◆ ASSIGNMENT
Where does the string "accepted" occur in the records below? Copy every line that holds it.

◆ INPUT RECORDS

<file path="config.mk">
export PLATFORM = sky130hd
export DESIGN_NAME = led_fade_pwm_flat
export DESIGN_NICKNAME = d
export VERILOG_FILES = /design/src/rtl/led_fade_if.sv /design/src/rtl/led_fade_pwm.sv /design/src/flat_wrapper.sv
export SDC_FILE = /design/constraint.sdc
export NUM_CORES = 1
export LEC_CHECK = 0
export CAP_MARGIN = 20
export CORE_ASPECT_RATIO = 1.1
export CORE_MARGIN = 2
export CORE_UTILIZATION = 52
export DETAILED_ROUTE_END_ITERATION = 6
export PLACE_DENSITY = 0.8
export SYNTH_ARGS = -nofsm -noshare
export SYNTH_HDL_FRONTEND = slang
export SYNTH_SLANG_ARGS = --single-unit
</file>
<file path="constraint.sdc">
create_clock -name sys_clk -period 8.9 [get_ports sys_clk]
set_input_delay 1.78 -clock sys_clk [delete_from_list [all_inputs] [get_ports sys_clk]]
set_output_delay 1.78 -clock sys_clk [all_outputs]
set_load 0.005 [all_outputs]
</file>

...

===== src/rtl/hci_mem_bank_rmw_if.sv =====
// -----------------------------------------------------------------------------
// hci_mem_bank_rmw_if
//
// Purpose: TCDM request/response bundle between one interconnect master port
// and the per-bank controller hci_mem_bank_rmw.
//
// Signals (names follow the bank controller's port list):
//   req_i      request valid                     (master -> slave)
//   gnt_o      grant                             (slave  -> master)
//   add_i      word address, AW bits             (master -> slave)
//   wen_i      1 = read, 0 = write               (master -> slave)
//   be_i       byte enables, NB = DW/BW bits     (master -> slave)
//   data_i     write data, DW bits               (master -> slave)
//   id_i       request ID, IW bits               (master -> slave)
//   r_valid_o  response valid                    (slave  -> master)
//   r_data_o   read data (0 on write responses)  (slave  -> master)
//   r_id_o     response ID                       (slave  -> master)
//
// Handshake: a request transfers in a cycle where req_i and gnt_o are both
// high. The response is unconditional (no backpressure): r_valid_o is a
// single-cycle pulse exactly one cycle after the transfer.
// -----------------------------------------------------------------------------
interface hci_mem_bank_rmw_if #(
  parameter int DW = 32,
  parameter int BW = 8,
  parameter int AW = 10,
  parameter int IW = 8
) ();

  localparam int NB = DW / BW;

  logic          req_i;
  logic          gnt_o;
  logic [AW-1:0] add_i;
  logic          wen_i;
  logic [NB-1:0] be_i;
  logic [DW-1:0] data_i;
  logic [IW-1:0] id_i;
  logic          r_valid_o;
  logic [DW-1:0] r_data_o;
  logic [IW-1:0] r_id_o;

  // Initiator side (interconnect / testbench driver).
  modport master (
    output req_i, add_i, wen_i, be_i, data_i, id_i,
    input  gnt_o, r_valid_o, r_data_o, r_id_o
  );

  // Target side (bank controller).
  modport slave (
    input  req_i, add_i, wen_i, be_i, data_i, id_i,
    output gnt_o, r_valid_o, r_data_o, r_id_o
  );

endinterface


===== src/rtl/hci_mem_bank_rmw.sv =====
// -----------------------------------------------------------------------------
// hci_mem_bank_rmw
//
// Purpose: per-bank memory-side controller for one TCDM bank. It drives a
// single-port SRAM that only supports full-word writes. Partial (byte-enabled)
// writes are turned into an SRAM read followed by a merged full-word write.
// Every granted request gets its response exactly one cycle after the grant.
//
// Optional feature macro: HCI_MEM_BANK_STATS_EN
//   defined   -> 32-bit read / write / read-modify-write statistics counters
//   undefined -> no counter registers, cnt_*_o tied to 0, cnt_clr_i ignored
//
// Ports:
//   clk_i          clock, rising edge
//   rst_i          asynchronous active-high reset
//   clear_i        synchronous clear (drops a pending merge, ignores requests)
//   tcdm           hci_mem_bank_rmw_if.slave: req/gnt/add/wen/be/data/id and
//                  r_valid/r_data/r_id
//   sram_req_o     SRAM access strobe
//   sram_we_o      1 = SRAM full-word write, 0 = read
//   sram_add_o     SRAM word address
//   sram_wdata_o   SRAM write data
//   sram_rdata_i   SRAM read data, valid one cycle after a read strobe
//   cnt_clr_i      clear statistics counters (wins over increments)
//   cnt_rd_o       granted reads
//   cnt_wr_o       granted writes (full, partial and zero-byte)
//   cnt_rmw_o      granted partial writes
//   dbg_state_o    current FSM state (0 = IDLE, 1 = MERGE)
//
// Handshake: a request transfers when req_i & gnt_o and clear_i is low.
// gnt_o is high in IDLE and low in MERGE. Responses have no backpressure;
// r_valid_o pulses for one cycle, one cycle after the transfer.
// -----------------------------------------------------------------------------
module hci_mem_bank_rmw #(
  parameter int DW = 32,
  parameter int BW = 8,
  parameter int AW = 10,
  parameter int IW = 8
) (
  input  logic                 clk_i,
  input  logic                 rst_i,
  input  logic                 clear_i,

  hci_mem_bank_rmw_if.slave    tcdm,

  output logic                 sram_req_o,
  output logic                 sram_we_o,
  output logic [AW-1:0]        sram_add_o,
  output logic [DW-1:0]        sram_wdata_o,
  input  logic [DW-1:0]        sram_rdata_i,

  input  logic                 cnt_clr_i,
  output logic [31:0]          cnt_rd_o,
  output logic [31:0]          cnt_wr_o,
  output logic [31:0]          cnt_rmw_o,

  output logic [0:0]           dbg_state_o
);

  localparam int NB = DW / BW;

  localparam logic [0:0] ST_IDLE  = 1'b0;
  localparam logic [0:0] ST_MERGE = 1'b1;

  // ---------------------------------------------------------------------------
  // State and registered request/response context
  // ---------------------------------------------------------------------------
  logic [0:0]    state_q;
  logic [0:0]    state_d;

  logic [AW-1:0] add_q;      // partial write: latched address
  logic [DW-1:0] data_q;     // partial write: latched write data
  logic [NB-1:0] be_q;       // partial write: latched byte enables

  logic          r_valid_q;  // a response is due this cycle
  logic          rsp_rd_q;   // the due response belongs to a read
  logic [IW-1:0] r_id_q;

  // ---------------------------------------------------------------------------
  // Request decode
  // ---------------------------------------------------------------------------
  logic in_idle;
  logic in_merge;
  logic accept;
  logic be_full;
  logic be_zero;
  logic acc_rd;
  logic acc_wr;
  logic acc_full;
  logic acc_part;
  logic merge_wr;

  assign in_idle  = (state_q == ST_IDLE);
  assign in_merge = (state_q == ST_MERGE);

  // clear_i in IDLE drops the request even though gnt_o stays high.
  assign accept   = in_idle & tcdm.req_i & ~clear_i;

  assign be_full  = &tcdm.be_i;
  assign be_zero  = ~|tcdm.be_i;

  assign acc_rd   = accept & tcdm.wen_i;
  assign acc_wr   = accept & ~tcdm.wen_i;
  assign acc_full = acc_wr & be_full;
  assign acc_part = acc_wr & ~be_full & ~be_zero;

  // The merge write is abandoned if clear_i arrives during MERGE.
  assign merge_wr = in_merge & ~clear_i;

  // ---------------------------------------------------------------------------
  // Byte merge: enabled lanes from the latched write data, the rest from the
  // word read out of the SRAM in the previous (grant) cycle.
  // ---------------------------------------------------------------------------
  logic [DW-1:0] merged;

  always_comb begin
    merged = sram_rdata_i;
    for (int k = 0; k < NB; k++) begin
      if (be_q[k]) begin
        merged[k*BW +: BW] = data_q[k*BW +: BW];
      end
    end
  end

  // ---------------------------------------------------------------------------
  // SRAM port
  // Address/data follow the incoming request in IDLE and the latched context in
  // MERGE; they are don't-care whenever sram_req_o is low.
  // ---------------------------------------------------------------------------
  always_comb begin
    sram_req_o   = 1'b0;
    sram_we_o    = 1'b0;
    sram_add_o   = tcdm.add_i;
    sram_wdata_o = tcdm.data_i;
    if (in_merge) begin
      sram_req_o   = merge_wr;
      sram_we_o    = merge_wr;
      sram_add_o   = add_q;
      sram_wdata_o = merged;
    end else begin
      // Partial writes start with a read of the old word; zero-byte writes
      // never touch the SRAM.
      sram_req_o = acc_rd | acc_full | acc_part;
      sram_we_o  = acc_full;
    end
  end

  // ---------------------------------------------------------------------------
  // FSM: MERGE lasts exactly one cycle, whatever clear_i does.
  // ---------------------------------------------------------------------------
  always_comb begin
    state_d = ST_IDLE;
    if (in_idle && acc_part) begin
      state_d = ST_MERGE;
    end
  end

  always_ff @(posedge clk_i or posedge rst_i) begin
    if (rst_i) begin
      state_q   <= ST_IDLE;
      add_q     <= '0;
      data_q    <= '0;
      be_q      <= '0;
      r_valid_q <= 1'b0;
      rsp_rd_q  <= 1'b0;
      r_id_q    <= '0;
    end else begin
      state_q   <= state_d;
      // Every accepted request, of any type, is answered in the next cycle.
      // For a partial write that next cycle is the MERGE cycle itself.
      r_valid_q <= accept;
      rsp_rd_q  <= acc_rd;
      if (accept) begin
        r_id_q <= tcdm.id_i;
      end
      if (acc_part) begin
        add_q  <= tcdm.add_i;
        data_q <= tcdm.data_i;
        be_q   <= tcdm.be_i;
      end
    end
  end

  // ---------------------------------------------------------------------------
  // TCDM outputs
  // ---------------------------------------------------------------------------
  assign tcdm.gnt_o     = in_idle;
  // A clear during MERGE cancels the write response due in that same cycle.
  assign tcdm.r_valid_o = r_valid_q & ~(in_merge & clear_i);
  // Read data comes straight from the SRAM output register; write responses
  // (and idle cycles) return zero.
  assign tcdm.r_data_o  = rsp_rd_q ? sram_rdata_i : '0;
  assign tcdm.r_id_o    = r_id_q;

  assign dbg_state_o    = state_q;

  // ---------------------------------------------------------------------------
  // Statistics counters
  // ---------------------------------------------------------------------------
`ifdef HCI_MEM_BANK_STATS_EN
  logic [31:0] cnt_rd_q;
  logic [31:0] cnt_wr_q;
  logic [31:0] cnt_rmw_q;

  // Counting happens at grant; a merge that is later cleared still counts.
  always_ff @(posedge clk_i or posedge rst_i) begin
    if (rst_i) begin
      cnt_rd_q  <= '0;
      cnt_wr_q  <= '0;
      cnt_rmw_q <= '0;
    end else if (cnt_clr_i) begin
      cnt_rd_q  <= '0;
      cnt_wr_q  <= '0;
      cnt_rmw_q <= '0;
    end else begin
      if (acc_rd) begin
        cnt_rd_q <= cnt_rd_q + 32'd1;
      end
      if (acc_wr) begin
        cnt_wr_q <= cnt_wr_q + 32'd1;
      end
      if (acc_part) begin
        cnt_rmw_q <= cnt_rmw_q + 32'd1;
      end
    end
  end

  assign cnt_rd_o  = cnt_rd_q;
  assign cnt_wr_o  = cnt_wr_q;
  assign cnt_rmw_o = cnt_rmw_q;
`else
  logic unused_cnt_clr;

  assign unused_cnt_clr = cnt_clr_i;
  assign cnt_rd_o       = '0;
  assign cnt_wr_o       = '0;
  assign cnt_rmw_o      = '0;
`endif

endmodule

==

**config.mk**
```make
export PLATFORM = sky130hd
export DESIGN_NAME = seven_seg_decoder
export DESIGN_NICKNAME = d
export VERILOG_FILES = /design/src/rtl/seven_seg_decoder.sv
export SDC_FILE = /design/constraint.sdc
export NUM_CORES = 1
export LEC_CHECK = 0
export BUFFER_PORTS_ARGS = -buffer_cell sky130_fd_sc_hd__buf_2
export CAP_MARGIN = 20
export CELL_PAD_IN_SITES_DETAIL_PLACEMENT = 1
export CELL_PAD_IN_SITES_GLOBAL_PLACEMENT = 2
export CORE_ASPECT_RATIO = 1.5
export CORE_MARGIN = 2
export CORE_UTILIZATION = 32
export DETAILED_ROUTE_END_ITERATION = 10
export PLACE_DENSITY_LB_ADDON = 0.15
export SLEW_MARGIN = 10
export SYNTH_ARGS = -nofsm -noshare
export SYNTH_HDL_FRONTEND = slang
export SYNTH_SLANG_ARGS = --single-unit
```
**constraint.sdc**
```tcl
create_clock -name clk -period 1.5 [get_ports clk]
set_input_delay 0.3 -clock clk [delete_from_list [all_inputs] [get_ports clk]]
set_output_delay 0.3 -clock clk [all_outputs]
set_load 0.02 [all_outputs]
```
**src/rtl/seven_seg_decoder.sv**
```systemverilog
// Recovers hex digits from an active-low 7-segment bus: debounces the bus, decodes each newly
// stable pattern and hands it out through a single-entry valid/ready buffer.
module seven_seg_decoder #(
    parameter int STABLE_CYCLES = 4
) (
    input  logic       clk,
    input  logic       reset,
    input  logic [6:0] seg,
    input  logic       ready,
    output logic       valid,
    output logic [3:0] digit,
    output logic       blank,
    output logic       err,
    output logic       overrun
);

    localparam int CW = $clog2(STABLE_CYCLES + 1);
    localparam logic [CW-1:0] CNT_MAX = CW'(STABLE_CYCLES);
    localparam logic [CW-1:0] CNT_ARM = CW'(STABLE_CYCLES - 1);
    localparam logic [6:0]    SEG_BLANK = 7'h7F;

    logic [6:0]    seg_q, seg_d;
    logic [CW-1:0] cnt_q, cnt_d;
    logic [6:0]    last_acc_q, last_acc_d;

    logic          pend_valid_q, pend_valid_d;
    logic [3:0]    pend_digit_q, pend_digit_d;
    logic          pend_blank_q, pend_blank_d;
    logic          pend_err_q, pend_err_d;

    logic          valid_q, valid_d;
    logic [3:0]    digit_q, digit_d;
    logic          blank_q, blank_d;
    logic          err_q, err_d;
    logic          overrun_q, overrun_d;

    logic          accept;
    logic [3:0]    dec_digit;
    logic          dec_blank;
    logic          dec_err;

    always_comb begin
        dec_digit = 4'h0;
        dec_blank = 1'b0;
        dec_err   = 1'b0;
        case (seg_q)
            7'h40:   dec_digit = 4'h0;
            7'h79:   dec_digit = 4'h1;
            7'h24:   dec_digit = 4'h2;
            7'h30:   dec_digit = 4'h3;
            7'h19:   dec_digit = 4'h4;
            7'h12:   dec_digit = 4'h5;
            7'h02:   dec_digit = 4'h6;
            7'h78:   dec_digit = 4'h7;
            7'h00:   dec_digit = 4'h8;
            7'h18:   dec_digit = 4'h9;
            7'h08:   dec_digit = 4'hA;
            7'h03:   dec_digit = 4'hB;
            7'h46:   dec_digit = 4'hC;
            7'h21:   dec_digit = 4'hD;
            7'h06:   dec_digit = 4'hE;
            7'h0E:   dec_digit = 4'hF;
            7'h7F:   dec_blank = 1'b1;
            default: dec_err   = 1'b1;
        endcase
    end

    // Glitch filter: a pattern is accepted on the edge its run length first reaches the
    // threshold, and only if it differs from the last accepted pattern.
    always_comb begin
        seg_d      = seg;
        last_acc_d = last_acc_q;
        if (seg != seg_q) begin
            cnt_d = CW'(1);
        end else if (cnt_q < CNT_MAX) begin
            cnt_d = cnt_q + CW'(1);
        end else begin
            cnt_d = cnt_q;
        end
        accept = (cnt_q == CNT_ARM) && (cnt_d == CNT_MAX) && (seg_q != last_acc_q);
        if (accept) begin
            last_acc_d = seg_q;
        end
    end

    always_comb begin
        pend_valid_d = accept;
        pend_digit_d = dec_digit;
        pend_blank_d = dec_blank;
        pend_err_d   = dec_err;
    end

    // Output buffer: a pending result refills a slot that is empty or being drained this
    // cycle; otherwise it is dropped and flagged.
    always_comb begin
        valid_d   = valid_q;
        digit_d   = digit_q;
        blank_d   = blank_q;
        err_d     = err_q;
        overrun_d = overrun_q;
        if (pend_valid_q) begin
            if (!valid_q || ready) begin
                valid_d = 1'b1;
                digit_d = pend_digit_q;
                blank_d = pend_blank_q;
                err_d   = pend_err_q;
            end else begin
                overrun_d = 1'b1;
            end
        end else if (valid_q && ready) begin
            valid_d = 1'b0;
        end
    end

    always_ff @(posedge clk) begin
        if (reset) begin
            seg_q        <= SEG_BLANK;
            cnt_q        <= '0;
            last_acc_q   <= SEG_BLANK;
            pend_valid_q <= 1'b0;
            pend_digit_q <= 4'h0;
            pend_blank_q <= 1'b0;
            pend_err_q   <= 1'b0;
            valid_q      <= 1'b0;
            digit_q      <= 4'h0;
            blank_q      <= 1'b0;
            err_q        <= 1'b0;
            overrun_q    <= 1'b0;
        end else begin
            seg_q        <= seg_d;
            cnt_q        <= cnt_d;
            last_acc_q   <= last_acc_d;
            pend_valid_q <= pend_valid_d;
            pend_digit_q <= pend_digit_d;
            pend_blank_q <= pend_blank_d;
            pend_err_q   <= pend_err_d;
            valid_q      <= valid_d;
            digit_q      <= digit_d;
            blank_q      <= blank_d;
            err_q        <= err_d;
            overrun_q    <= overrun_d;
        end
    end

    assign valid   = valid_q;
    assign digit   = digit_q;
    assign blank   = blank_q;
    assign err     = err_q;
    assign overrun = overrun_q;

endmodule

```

◆ EXPECTED OUTPUT
      // Every accepted request, of any type, is answered in the next cycle.
    // Glitch filter: a pattern is accepted on the edge its run length first reaches the
    // threshold, and only if it differs from the last accepted pattern.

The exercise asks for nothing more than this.